Diet and Weight, Part 3
Now for some controversy. A researcher named Jason Lazarou, in the April 15, 1998, issue of the Journal of the American Medical Association, describes Adverse Drug Reactions (ADR). He emphasized that ADRs are all too frequent and, in fact, are between the fourth and sixth leading cause of death. Ironically, in hospitals the majority of ADR problems are "due to inadequate monitoring or therapies and doses." The numbers are frightening: "In 1994 in the United States, 106,000 hospitalized patients died from an ADR." So the challenge remains for the discerning clinician just how significant the risks of herbs such as Ma huang (ephedra) really are.
Studies show that Ma huang may indeed increase the heart rate of some volunteers who have normal blood pressure. But so does a sauna. All in all, Ma huang had variable effects on blood pressure. Interestingly, a random analysis of this traditional Chinese herb using gas chromatography failed to show any nasty synthetic isomers, such as synthetic Ephedra alkaloids.
We all became gun shy after the weight-loss drugs Redux (dexfenflu-ramine) and Pondimin (fenfluramine), part of the popular fen-phen combination, were unceremoniously removed from the market in 1997. Even so, there are a lot of entrepreneurs anxious to offer a "natural" replacement for these products. According to the January-February 1998 issue of FDA Consumer, the range of recorded complications have included "high blood pressure and headaches to heart attacks and even death." Such warnings certainly ring familiar with what Lazarou chronicled as all-too-frequent ADRs from properly approved FDA drugs. Let us not ignore some 1,500 documented cases including 38 deaths from a rare blood disorder from another fen-phen product, 5-hydroxy tryptophan, closely related to L-tryptophan.

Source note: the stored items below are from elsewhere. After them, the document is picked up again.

--- src/hdl/mfc_pkg.sv ---
// ---------------------------------------------------------------------------
// mfc_pkg
// Constants, types and header decode tables of the MPEG-1 audio frame cutter.
// ---------------------------------------------------------------------------
package mfc_pkg;

    localparam int BLOCKS_PER_SECOND = 75;
    localparam int FRAME_SAMPLES     = 1152;

    localparam int CNT_W   = 32;
    localparam int BLK_W   = 24;
    localparam int HZ_W    = 16;
    localparam int KBPS_W  = 9;
    localparam int SIZE_W  = 11;
    localparam int MUL_A_W = CNT_W + 1;
    localparam int MUL_B_W = HZ_W;
    localparam int BPS_W   = $clog2(BLOCKS_PER_SECOND + 1);
    localparam int PROD_W  = (MUL_A_W + BPS_W > BLK_W + HZ_W) ? MUL_A_W + BPS_W
                                                               : BLK_W + HZ_W;

    localparam int ADDR_W  = 3;
    localparam int DATA_W  = 32;

    localparam logic REG_START_BLOCK = 1'b0;
    localparam logic REG_END_BLOCK   = 1'b1;

    localparam logic [10:0] SYNC_WORD    = 11'h7ff;
    localparam logic [1:0]  VER_MPEG1    = 2'd3;
    localparam logic [1:0]  LAYER_III    = 2'd1;
    localparam logic [1:0]  LAYER_II     = 2'd2;
    localparam logic [3:0]  BRI_FREE     = 4'd0;
    localparam logic [3:0]  BRI_BAD      = 4'd15;
    localparam logic [1:0]  SRI_44K1     = 2'd0;
    localparam logic [1:0]  SRI_48K      = 2'd1;
    localparam logic [1:0]  SRI_32K      = 2'd2;

    typedef struct packed {
        logic [BLK_W-1:0] start_block;
        logic [BLK_W-1:0] end_block;
    } t_cfg;

    function automatic logic [KBPS_W-1:0] kbps_of(input logic [1:0] layer,
                                                  input logic [3:0] bri);
        logic [KBPS_W-1:0] k;
        if (layer == LAYER_III) begin
            case (bri)
                4'd1:    k = 9'd32;
                4'd2:    k = 9'd40;
                4'd3:    k = 9'd48;
                4'd4:    k = 9'd56;
                4'd5:    k = 9'd64;
                4'd6:    k = 9'd80;
                4'd7:    k = 9'd96;
                4'd8:    k = 9'd112;
                4'd9:    k = 9'd128;
                4'd10:   k = 9'd160;
                4'd11:   k = 9'd192;
                4'd12:   k = 9'd224;
                4'd13:   k = 9'd256;
                4'd14:   k = 9'd320;
                default: k = 9'd0;
            endcase
        end else begin
            case (bri)
                4'd1:    k = 9'd32;
                4'd2:    k = 9'd48;
                4'd3:    k = 9'd56;
                4'd4:    k = 9'd64;
                4'd5:    k = 9'd80;
                4'd6:    k = 9'd96;
                4'd7:    k = 9'd112;
                4'd8:    k = 9'd128;
                4'd9:    k = 9'd160;
                4'd10:   k = 9'd192;
                4'd11:   k = 9'd224;
                4'd12:   k = 9'd256;
                4'd13:   k = 9'd320;
                4'd14:   k = 9'd384;
                default: k = 9'd0;
            endcase
        end
        return k;
    endfunction

    function automatic logic [HZ_W-1:0] rate_hz(input logic [1:0] sri);
        logic [HZ_W-1:0] hz;
        case (sri)
            SRI_44K1: hz = 16'd44100;
            SRI_48K:  hz = 16'd48000;
            SRI_32K:  hz = 16'd32000;
            default:  hz = 16'd0;
        endcase
        return hz;
    endfunction

    // floor(144000 * kbps / hz), padding not included
    function automatic logic [SIZE_W-1:0] frame_bytes(input logic [KBPS_W-1:0] k,
                                                      input logic [1:0] sri);
        logic [12:0]       t9;
        logic [SIZE_W-1:0] s;
        t9 = 13'(k) * 13'd9;
        case (sri)
            SRI_48K: s = 11'(k) * 11'd3;
            SRI_32K: s = t9[11:1];
            SRI_44K1: begin
                case (k)
                    9'd32:   s = 11'd104;
                    9'd40:   s = 11'd130;
                    9'd48:   s = 11'd156;
                    9'd56:   s = 11'd182;
                    9'd64:   s = 11'd208;
                    9'd80:   s = 11'd261;
                    9'd96:   s = 11'd313;
                    9'd112:  s = 11'd365;
                    9'd128:  s = 11'd417;
                    9'd160:  s = 11'd522;
                    9'd192:  s = 11'd626;
                    9'd224:  s = 11'd731;
                    9'd256:  s = 11'd835;
                    9'd320:  s = 11'd1044;
                    9'd384:  s = 11'd1253;
                    default: s = 11'd0;
                endcase
            end
            default: s = 11'd0;
        endcase
        return s;
    endfunction

endpackage

--- src/hdl/mpeg1_audio_frame_cutter.sv ---
// ---------------------------------------------------------------------------
// mpeg1_audio_frame_cutter
// Finds MPEG-1 Layer II/III frames in a byte stream and copies the frames
// that fall inside the configured start/end time window.
// ---------------------------------------------------------------------------
// channel   direction  handshake                  payload
// in        input      i_in_valid / o_in_ready    i_in_byte
// out       output     o_out_valid / i_out_ready  o_out_byte, o_frame_first,
//                                                 o_cut_last, o_run_last
// cfg       APB        psel, penable, pwrite      paddr, pwdata, prdata
//
// Body, junk and non-header bytes are taken in ST_IDLE; copied body bytes then pass
// through the output register. Valid header: states ST_M0 to ST_M4 form four products
// on the shared multiplier and compare them, then ST_EMIT sends the header bytes if copied.
// o_in_ready is low while the sequence runs or an output item is held.
// A stall on the output holds the item; reset is synchronous, active low.
// ---------------------------------------------------------------------------
module mpeg1_audio_frame_cutter
    import mfc_pkg::*;
(
    input  logic              i_clk,
    input  logic              i_rst_n,
    input  logic              i_in_valid,
    output logic              o_in_ready,
    input  logic [7:0]        i_in_byte,
    output logic              o_out_valid,
    input  logic              i_out_ready,
    output logic [7:0]        o_out_byte,
    output logic              o_frame_first,
    output logic              o_cut_last,
    output logic              o_run_last,
    input  logic              psel,
    input  logic              penable,
    input  logic              pwrite,
    input  logic [ADDR_W-1:0] paddr,
    input  logic [DATA_W-1:0] pwdata,
    output logic [DATA_W-1:0] prdata,
    output logic              pready
);

    localparam logic [2:0] ST_IDLE = 3'd0;
    localparam logic [2:0] ST_M0   = 3'd1;
    localparam logic [2:0] ST_M1   = 3'd2;
    localparam logic [2:0] ST_M2   = 3'd3;
    localparam logic [2:0] ST_M3   = 3'd4;
    localparam logic [2:0] ST_M4   = 3'd5;
    localparam logic [2:0] ST_EMIT = 3'd6;

    t_cfg w_cfg;

    logic [2:0]        r_state,    n_state;
    logic [23:0]       r_window,   n_window;
    logic [SIZE_W-1:0] r_body,     n_body;
    logic              r_sel,      n_sel;
    logic              r_final,    n_final;
    logic              r_finished, n_finished;
    logic [CNT_W-1:0]  r_count,    n_count;
    logic [31:0]       r_hdr,      n_hdr;
    logic [1:0]        r_sri,      n_sri;
    logic [1:0]        r_idx,      n_idx;
    logic [PROD_W-1:0] r_pa,       n_pa;
    logic              r_ovalid,   n_ovalid;
    logic [7:0]        r_obyte,    n_obyte;
    logic              r_ofirst,   n_ofirst;
    logic              r_ocut,     n_ocut;
    logic              r_orun,     n_orun;

    logic [31:0]        w_hdr;
    logic               w_hdr_ok;
    logic [SIZE_W-1:0]  w_size;
    logic               w_in_acc;
    logic               w_out_free;
    logic [MUL_A_W-1:0] w_mul_a;
    logic [MUL_B_W-1:0] w_mul_b;
    logic [PROD_W-1:0]  w_prod;
    logic [PROD_W:0]    w_prod_top;
    logic [MUL_A_W-1:0] w_cnt_plus;
    logic [HZ_W-1:0]    w_hz;
    logic               w_endhere;
    logic [7:0]         w_emit_byte;

    mfc_apb_regs u_regs (
        .i_clk   (i_clk),
        .i_rst_n (i_rst_n),
        .psel    (psel),
        .penable (penable),
        .pwrite  (pwrite),
        .paddr   (paddr),
        .pwdata  (pwdata),
        .prdata  (prdata),
        .pready  (pready),
        .o_cfg   (w_cfg)
    );

    mfc_mul u_mul (
        .i_clk  (i_clk),
        .i_a    (w_mul_a),
        .i_b    (w_mul_b),
        .o_prod (w_prod)
    );

    assign w_hdr      = {r_window, i_in_byte};
    assign w_hdr_ok   = (w_hdr[31:21] == SYNC_WORD) && (w_hdr[20:19] == VER_MPEG1) &&
                        ((w_hdr[18:17] == LAYER_III) || (w_hdr[18:17] == LAYER_II)) &&
                        (w_hdr[15:12] != BRI_FREE) && (w_hdr[15:12] != BRI_BAD) &&
                        (w_hdr[11:10] != 2'd3);
    assign w_size     = frame_bytes(kbps_of(w_hdr[18:17], w_hdr[15:12]), w_hdr[11:10]) +
                        SIZE_W'(w_hdr[9]);
    assign o_in_ready = (r_state == ST_IDLE) && !r_ovalid;
    assign w_in_acc   = i_in_valid && o_in_ready;
    assign w_out_free = !r_ovalid || i_out_ready;
    assign w_hz       = rate_hz(r_sri);
    assign w_cnt_plus = {1'b0, r_count} + MUL_A_W'(FRAME_SAMPLES);
    assign w_prod_top = {1'b0, w_prod} + (PROD_W+1)'(BLOCKS_PER_SECOND - 1);
    assign w_endhere  = (r_body == '0) && r_final;
    assign w_emit_byte = 8'(r_hdr >> {~r_idx, 3'b000});

    // multiplier operand select; product arrives in the next state
    always_comb begin
        case (r_state)
            ST_M0: begin
                w_mul_a = MUL_A_W'(w_cfg.start_block);
                w_mul_b = w_hz;
            end
            ST_M1: begin
                w_mul_a = {1'b0, r_count};
                w_mul_b = MUL_B_W'(BLOCKS_PER_SECOND);
            end
            ST_M2: begin
                w_mul_a = MUL_A_W'(w_cfg.end_block);
                w_mul_b = w_hz;
            end
            ST_M3: begin
                w_mul_a = w_cnt_plus;
                w_mul_b = MUL_B_W'(BLOCKS_PER_SECOND);
            end
            default: begin
                w_mul_a = '0;
                w_mul_b = '0;
            end
        endcase
    end

    always_comb begin
        n_state    = r_state;
        n_window   = r_window;
        n_body     = r_body;
        n_sel      = r_sel;
        n_final    = r_final;
        n_finished = r_finished;
        n_count    = r_count;
        n_hdr      = r_hdr;
        n_sri      = r_sri;
        n_idx      = r_idx;
        n_pa       = r_pa;
        n_ovalid   = r_ovalid && !i_out_ready;
        n_obyte    = r_obyte;
        n_ofirst   = r_ofirst;
        n_ocut     = r_ocut;
        n_orun     = r_orun;

        case (r_state)
            ST_IDLE: begin
                if (w_in_acc && !r_finished) begin
                    if (r_body != '0) begin
                        n_body = r_body - 1'b1;
                        if (r_sel) begin
                            n_ovalid = 1'b1;
                            n_obyte  = i_in_byte;
                            n_ofirst = 1'b0;
                            n_ocut   = (r_body == SIZE_W'(1)) && r_final;
                            n_orun   = 1'b1;
                            if ((r_body == SIZE_W'(1)) && r_final) begin
                                n_finished = 1'b1;
                            end
                        end
                    end else if (w_hdr_ok) begin
                        n_hdr    = w_hdr;
                        n_window = '0;
                        n_body   = w_size - SIZE_W'(4);
                        n_sri    = w_hdr[11:10];
                        n_state  = ST_M0;
                    end else begin
                        n_window = w_hdr[23:0];
                    end
                end
            end
            ST_M0: n_state = ST_M1;
            ST_M1: begin
                n_pa    = w_prod;
                n_state = ST_M2;
            end
            ST_M2: begin
                n_sel   = {1'b0, r_pa} <= w_prod_top;
                n_state = ST_M3;
            end
            ST_M3: begin
                n_pa    = w_prod;
                n_state = ST_M4;
            end
            ST_M4: begin
                n_final = r_sel && (r_pa >= PROD_W'(BLOCKS_PER_SECOND)) &&
                          ({1'b0, r_pa} <= w_prod_top);
                n_count = w_cnt_plus[CNT_W] ? '1 : w_cnt_plus[CNT_W-1:0];
                n_idx   = '0;
                n_state = r_sel ? ST_EMIT : ST_IDLE;
            end
            ST_EMIT: begin
                if (w_out_free) begin
                    n_ovalid = 1'b1;
                    n_obyte  = w_emit_byte;
                    n_ofirst = (r_idx == 2'd0);
                    n_ocut   = (r_idx == 2'd3) && w_endhere;
                    n_orun   = (r_idx == 2'd3);
                    n_idx    = r_idx + 1'b1;
                    if (r_idx == 2'd3) begin
                        n_state = ST_IDLE;
                        if (w_endhere) begin
                            n_finished = 1'b1;
                        end
                    end
                end
            end
            default: n_state = ST_IDLE;
        endcase
    end

    always_ff @(posedge i_clk) begin
        if (!i_rst_n) begin
            r_state    <= ST_IDLE;
            r_window   <= '0;
            r_body     <= '0;
            r_sel      <= 1'b0;
            r_final    <= 1'b0;
            r_finished <= 1'b0;
            r_count    <= '0;
            r_idx      <= '0;
            r_ovalid   <= 1'b0;
        end else begin
            r_state    <= n_state;
            r_window   <= n_window;
            r_body     <= n_body;
            r_sel      <= n_sel;
            r_final    <= n_final;
            r_finished <= n_finished;
            r_count    <= n_count;
            r_idx      <= n_idx;
            r_ovalid   <= n_ovalid;
        end
    end

    always_ff @(posedge i_clk) begin
        r_hdr    <= n_hdr;
        r_sri    <= n_sri;
        r_pa     <= n_pa;
        r_obyte  <= n_obyte;
        r_ofirst <= n_ofirst;
        r_ocut   <= n_ocut;
        r_orun   <= n_orun;
    end

    assign o_out_valid   = r_ovalid;
    assign o_out_byte    = r_obyte;
    assign o_frame_first = r_ofirst;
    assign o_cut_last    = r_ocut;
    assign o_run_last    = r_orun;

endmodule

--- src/hdl/mfc_apb_regs.sv ---
// ---------------------------------------------------------------------------
// mfc_apb_regs
// APB register file holding the cut start and end times.
// ---------------------------------------------------------------------------
module mfc_apb_regs
    import mfc_pkg::*;
(
    input  logic              i_clk,
    input  logic              i_rst_n,
    input  logic              psel,
    input  logic              penable,
    input  logic              pwrite,
    input  logic [ADDR_W-1:0] paddr,
    input  logic [DATA_W-1:0] pwdata,
    output logic [DATA_W-1:0] prdata,
    output logic              pready,
    output t_cfg              o_cfg
);

    logic [BLK_W-1:0] r_start_block, n_start_block;
    logic [BLK_W-1:0] r_end_block,   n_end_block;
    logic             w_wr;
    logic             w_sel_reg;

    // low address bits do not select a register
    assign w_sel_reg = paddr[2];
    assign w_wr      = psel && penable && pwrite && pready;
    assign pready    = 1'b1;

    always_comb begin
        n_start_block = r_start_block;
        n_end_block   = r_end_block;
        if (w_wr) begin
            case (w_sel_reg)
                REG_START_BLOCK: n_start_block = pwdata[BLK_W-1:0];
                REG_END_BLOCK:   n_end_block   = pwdata[BLK_W-1:0];
                default:         n_start_block = r_start_block;
            endcase
        end
    end

    always_ff @(posedge i_clk) begin
        if (!i_rst_n) begin
            r_start_block <= '0;
            r_end_block   <= '0;
        end else begin
            r_start_block <= n_start_block;
            r_end_block   <= n_end_block;
        end
    end

    always_comb begin
        case (w_sel_reg)
            REG_START_BLOCK: prdata = DATA_W'(r_start_block);
            REG_END_BLOCK:   prdata = DATA_W'(r_end_block);
            default:         prdata = '0;
        endcase
    end

    assign o_cfg.start_block = r_start_block;
    assign o_cfg.end_block   = r_end_block;

endmodule

--- src/hdl/mfc_mul.sv ---
// ---------------------------------------------------------------------------
// mfc_mul
// Shared registered multiplier used for all sample-target products.
// ---------------------------------------------------------------------------
module mfc_mul
    import mfc_pkg::*;
(
    input  logic               i_clk,
    input  logic [MUL_A_W-1:0] i_a,
    input  logic [MUL_B_W-1:0] i_b,
    output logic [PROD_W-1:0]  o_prod
);

    logic [MUL_A_W+MUL_B_W-1:0] w_full;
    logic [PROD_W-1:0]          r_prod;

    assign w_full = {{MUL_B_W{1'b0}}, i_a} * {{MUL_A_W{1'b0}}, i_b};

    always_ff @(posedge i_clk) begin
        r_prod <= w_full[PROD_W-1:0];
    end

    assign o_prod = r_prod;

endmodule

--- config.mk ---
export PLATFORM = sky130hd
export DESIGN_NAME = mpeg1_audio_frame_cutter
export DESIGN_NICKNAME = d
export VERILOG_FILES = /design/src/hdl/mfc_pkg.sv /design/src/hdl/mpeg1_audio_frame_cutter.sv /design/src/hdl/mfc_apb_regs.sv /design/src/hdl/mfc_mul.sv
export SDC_FILE = /design/constraint.sdc
export NUM_CORES = 1
export LEC_CHECK = 0
export BUFFER_PORTS_ARGS = -buffer_cell sky130_fd_sc_hd__buf_2
export CAP_MARGIN = 20
export CELL_PAD_IN_SITES_DETAIL_PLACEMENT = 2
export CELL_PAD_IN_SITES_GLOBAL_PLACEMENT = 2
export CORE_MARGIN = 3
export CORE_UTILIZATION = 41
export DETAILED_ROUTE_END_ITERATION = 7
export PLACE_DENSITY = 0.8
export SYNTH_ARGS = -nofsm -noshare
export SYNTH_HDL_FRONTEND = slang
export SYNTH_SLANG_ARGS = --single-unit
export TNS_END_PERCENT = 100
--- constraint.sdc ---
create_clock -name i_clk -period 10.2 [get_ports i_clk]
set_clock_uncertainty 0.15 [all_clocks]
set_input_delay 1.02 -clock i_clk [delete_from_list [all_inputs] [get_ports i_clk]]
set_output_delay 1.02 -clock i_clk [all_outputs]
set_load 0.02 [all_outputs]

The take-home advice from this allopathic physician is that you run about as great a chance of running into a problem taking an ephedrine product as, let's say, popping amoxicillin for bronchitis or the codeine derivative in Vicoden. Make sure that you review your natural remedies with a naturopath or, at least, the purveyor where you buy the potion of your choice. I wouldn't take a drop myself until I reviewed the drug with Dr. David Lu, a third generation Chinese herbalist and acupuncturist now in Minneapolis who knows alternative pharmaceuticals the way I know western synthetic drugs. Knowing as much as possible can ensure smooth sailing without any unwanted drug reactions.